January 18, 2024

‘Why are you still here?’ I hear his little voice and I look up from my chair. One of the smaller ones, the boy with the cocoa silk eyes stares at me questioningly. ‘Hey, why are you still here?’ I am seated on a small chair, the perch where I sit to teach this particular first grade class and the minutes of the class have ended. It’s time to move on to a waiting kindergarten group. He recognizes something is amiss in my timing.
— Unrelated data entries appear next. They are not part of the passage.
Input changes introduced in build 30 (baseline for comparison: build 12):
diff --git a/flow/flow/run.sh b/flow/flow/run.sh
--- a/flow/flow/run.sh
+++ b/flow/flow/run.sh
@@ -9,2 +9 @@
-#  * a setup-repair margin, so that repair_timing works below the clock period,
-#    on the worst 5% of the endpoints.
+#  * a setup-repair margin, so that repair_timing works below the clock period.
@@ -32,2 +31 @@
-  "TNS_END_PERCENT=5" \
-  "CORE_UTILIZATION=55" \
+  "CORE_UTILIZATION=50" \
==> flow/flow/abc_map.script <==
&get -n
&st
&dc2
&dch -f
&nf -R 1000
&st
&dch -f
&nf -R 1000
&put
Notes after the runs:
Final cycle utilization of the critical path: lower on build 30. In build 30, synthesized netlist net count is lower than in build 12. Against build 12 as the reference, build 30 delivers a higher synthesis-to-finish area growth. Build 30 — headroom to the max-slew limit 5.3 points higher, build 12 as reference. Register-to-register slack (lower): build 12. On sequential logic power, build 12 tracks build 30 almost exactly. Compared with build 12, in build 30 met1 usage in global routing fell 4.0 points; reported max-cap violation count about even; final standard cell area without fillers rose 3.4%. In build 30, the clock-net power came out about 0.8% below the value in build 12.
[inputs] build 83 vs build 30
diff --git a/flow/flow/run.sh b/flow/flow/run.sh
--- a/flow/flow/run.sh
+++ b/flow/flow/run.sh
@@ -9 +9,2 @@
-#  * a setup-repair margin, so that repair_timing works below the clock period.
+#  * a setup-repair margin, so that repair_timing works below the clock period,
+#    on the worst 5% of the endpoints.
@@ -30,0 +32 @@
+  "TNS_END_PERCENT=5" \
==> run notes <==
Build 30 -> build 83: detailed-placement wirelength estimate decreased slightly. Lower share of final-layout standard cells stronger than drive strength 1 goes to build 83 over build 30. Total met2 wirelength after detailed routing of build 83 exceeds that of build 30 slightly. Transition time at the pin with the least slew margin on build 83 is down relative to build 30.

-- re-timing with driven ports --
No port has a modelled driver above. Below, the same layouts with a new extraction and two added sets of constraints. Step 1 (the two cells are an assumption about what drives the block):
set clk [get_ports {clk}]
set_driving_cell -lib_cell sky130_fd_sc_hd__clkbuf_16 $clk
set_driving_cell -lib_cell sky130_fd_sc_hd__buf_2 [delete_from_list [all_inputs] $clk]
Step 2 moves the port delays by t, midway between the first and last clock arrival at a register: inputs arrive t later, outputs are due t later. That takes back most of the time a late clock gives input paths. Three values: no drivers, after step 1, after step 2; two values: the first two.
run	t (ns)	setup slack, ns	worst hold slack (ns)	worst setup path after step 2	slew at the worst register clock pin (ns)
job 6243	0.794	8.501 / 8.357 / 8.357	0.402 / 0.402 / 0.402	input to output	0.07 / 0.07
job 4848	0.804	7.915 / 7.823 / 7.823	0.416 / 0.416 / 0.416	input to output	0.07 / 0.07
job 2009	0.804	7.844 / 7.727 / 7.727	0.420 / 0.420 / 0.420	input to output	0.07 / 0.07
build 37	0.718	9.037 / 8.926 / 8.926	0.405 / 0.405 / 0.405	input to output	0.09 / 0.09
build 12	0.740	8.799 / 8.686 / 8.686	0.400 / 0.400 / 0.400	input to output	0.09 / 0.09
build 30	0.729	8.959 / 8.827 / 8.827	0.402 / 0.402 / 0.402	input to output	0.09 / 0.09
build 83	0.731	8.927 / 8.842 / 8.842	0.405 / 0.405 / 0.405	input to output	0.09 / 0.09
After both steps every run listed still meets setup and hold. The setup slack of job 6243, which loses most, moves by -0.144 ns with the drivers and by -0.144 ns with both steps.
What follows belongs to an exercise in optimizing a design on an open flow for small area and a short achievable clock period; a production flow would make more cautious choices.
Function was checked by simulation only, so behaviour that the tests miss may differ from the original.

## conv1d
module conv1d (
    input clk,
    input rst_n,
    input w_valid,
    input [47:0] w_in,
    input [15:0] x,
    input [15:0] b,
    output [31:0] y
);
Size: ~2500 cells after synthesis, ~120 I/O pins, ~27000 µm² of cells after synthesis.
export LEC_CHECK = 0
export CAP_MARGIN = 20
export CORE_MARGIN = 2
export CORE_UTILIZATION = 40
export SETUP_SLACK_MARGIN = 5
export SLEW_MARGIN = 20
export SYNTH_HIERARCHICAL = 1
export SYNTH_MINIMUM_KEEP_SIZE = 0
create_clock -name core_clock -period 10.0 [get_ports {clk}]
run.sh (not shown) runs the stock make flow with config.mk's settings and CLKGATE_MAP_FILE= SYNTH_SCRIPT=/design/flow/synth_recipe.tcl, a recipe that flattens the netlist after the stock synthesis.
Then changed:
--- a/flow/design.v
+++ b/flow/design.v
@@ -13,23 +13,16 @@
     input a,
     input b,
     output cout,
     output sum
 );
   assign sum = a ^ b;
   assign cout = a & b;
 endmodule
-module CPA_32 (
-    input [31:0] a,
-    input [31:0] b,
-    output [31:0] s
-);
-  assign s = a + b;
-endmodule
 `timescale 1ns/1ps
 module conv1d (
     input clk,
     input rst_n,
     input w_valid,
     input [47:0] w_in,
     input [15:0] x,
     input [15:0] b,
@@ -1245,20 +1238,19 @@
   wire m2_396, m2_397;
   CSA_3_2 u_m2_396 (.a(m2_133), .b(m2_338), .cin(m2_337), .cout(m2_397), .sum(m2_396));
   wire m2_398, m2_399;
   CSA_3_2 u_m2_398 (.a(b2[29]), .b(m2_134), .cin(m2_339), .cout(m2_399), .sum(m2_398));
   wire m2_400, m2_401;
   HA_2_2 u_m2_400 (.a(b2[30]), .b(m2_135), .cout(m2_401), .sum(m2_400));
   wire [31:0] m2_402 = {b2[31], m2_400, m2_398, m2_396, m2_394, m2_391, m2_390, m2_388, m2_385, m2_383, m2_381, m2_379, m2_377, m2_375, m2_373, m2_371, m2_369, m2_367, m2_365, m2_363, m2_361, m2_359, m2_357, m2_355, m2_353, m2_351, m2_349, m2_347, m2_345, m2_343, m2_341, m2_340};
   wire [31:0] m2_403 = {m2_401, m2_399, m2_397, m2_395, m2_393, m2_392, m2_389, m2_387, m2_386, m2_384, m2_382, m2_380, m2_378, m2_376, m2_374, m2_372, m2_370, m2_368, m2_366, m2_364, m2_362, m2_360, m2_358, m2_356, m2_354, m2_352, m2_350, m2_348, m2_346, m2_344, m2_342, m2_0};
-  wire [31:0] s0, s1, s2;
-  CPA_32 u_cpa0 (.a(m0_376), .b(m0_377), .s(s0));
-  CPA_32 u_cpa1 (.a(m1_402), .b(m1_403), .s(s1));
-  CPA_32 u_cpa2 (.a(m2_402), .b(m2_403), .s(s2));
+  wire [31:0] s0 = m0_376 + m0_377;
+  wire [31:0] s1 = m1_402 + m1_403;
+  wire [31:0] s2 = m2_402 + m2_403;
   wire [17:0] a2n = a[31:14] + {17'd0, x[15]};
   wire [17:0] b2n = bs[31:14] + {17'd0, x[15]};
   always @(posedge clk or negedge rst_n) begin
     if (!rst_n) begin
       a <= 32'h55560000; a2 <= 32'h55560000;
       bs <= 32'hAAAB0000; b2 <= 32'hAAAB0000;
       yr <= 32'd0;
     end else begin
Result: Synthesized cell count rises by a few percent. Routed wire length grows by a few percent. Via count grows by a few percent. Cell area grows by a few percent. Die area climbs slightly.

--- another note on this design; it stands on its own ---

## conv1d
module conv1d (
    input clk,
    input rst_n,
    input w_valid,
    input [47:0] w_in,
    input [15:0] x,
    input [15:0] b,
    output [31:0] y
);
==> flow/config.mk <==
export PLATFORM = sky130hd
export DESIGN_NAME = conv1d
export DESIGN_NICKNAME = conv1d
export VERILOG_FILES = /design/flow/design.v
export SDC_FILE = /design/flow/constraint.sdc
export NUM_CORES = 4
export LEC_CHECK = 0
export CAP_MARGIN = 80
export CORE_MARGIN = 2
export CORE_UTILIZATION = 65
export CTS_CLUSTER_DIAMETER = 100
export CTS_CLUSTER_SIZE = 30
export PLACE_DENSITY = 0.75
export SETUP_SLACK_MARGIN = 5
export SLEW_MARGIN = 80
export SYNTH_HIERARCHICAL = 1
export SYNTH_MINIMUM_KEEP_SIZE = 0
==> flow/constraint.sdc <==
create_clock -name core_clock -period 10.0 [get_ports {clk}]
set_input_delay 2.0000 -clock core_clock [delete_from_list [all_inputs] [get_ports {clk}]]
set_output_delay 2.0000 -clock core_clock [all_outputs]
set_load 0.01 [all_outputs]
standard.sh (not shown) runs the stock make flow with config.mk's settings and CLKGATE_MAP_FILE= SYNTH_SCRIPT=/design/flow/synth_recipe.tcl, a recipe that flattens the netlist after the stock synthesis.
==> flow/flow/run.sh <==
#!/bin/bash
# The standard layout (the standard.sh, unchanged), with plain buf_1
# cells as the port buffers instead of the delay buffers that ORFS's
# buffer_ports picks by default.  standard.sh's full output goes to
# standard.log; ORFS writes each step's log under orfs/logs/.
export BUFFER_PORTS_ARGS="-buffer_cell sky130_fd_sc_hd__buf_1"
bash standard.sh > standard.log 2>&1
Next try:
CAP_MARGIN = 85   (was 80)
SLEW_MARGIN = 85   (was 80)
The changed run finished with timing, DRC and antenna clean.
Wire length goes up by 11%.
Die area stays the same.
Non-clock buffer count goes up by 102.
Via count goes up by 4.7%.
Area after synthesis does not change.
Critical path depth goes up by 1.
Synthesized cell count is unchanged.
Setup slack is worse by 390 ps.
First-iteration DRC count goes down by 0.75%.
Global-route usage goes up by 0.92 points.
Next try:
CAP_MARGIN = 65   (was 85)
SLEW_MARGIN = 65   (was 85)
Outcome: Sequential share of layout area went up by 4.3 points; flip-flop and latch count stays the same; routed wire length went down by 13%.
Next try:
CAP_MARGIN = 75   (was 65)
CORE_UTILIZATION = 70   (was 65)
PLACE_DENSITY = 0.8   (was 0.75)
SLEW_MARGIN = 75   (was 65)
Outcome: The changed run ran to the end with no violations. Hold slack is about the same. Worst setup slack improves by 150 ps. Utilization climbs by 6.6 points. Final area climbs by 1.6%.

-- what the ideal ports hide --
No port has a modelled driver above. Below, the same layouts with a new extraction and two added sets of constraints. Step 1 assumes that a clkbuf_16 drives the clock port and a buf_2 every other input. Step 2, shift: input delay + t, output delay - t, t = (earliest + latest rising clock arrival at the registers) / 2. This alone moves slack from input paths to output paths. a / b / c = ideal / step 1 / step 2; a / b = the first two.
run | shift t [ns] | setup slack, ns | worst slew at a driven data input, ns
the first run of note 1 | 0.639 | 5.069 / 5.069 / 5.069 | 0.05
the second run of note 1 | 0.647 | 5.032 / 5.032 / 5.032 | 0.05
the first run of note 2 | 0.611 | 6.019 / 6.053 / 5.442 | 0.08
the second run of note 2 | 0.615 | 5.631 / 5.664 / 5.049 | 0.08
the third run of note 2 | 0.597 | 6.040 / 6.040 / 5.501 | 0.07
the fourth run of note 2 | 0.607 | 6.190 / 6.227 / 5.621 | 0.06
After both steps setup and hold are still met in every run listed. For the second run of note 2, which loses most, drivers alone change the setup slack by +0.033 ns; drivers and shift together by -0.582 ns.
He’s a kind one, this smallish boy. Last week he noticed the print on my canvas ‘drag around’ bag and pointed it out. ‘Hey, what do these tiny letters say?’ I looked at the picture of the bird and then gestured to the print. ‘It’s the name of a very famous book. It says ‘To Kill a Mockingbird’. It’s a very good book and I want you to promise me that you will read it when you are grown up’. He stares at me, eyes as wide as they might be. ‘Kill a Mockingbird, well…well, that’s just horrible’. He is deeply perturbed. ‘No, no we don’t want to kill a Mockingbird. They don’t hurt anyone or anything. All they do is sing’. I pat him on the back. ‘You’re kind to think about these things. I appreciate it’. I continue. ‘Do you remember how we talked about words, things we say that might not actually mean what we are saying? Those silly phrases like ‘It’s raining cats and dogs’ and ‘He’s pulling my leg’…remember?’ ‘Hmmm…yes’. He’s thinking about it. ‘Like ‘Teacher space, get out of my face’…like that? You need room for your legs but you don’t ever want us to say ‘Get out of my face’…we joke about it because the words are the same’. ‘You mean they rhyme…?’ I want him to be clear. ‘Yes…they rhyme’ he responds. ‘And we definitely don’t say ‘Get out of my face’ but we can say ‘Teacher space’…he nods his head.

I return to his original question. ‘I am still sitting here because my back is very sick this week. I am in a lot of pain. It really hurts my whole body to move and I do not want to get up out of this chair, because it hurts’. He looks at me. ‘Oh’, he smiles. I continue. ‘I’m sitting here just a little bit longer. Does it bother you that I am still here?’ He shakes his head. ‘Oh, no. I was just wondering why you are still here’.

‘Me too’ I laugh. ‘Me too’…and then with a fairly unwieldy lurching effort I rise from the chair and leave the room as he watches me from where he is seated ‘criss-cross applesauce’ on the rug.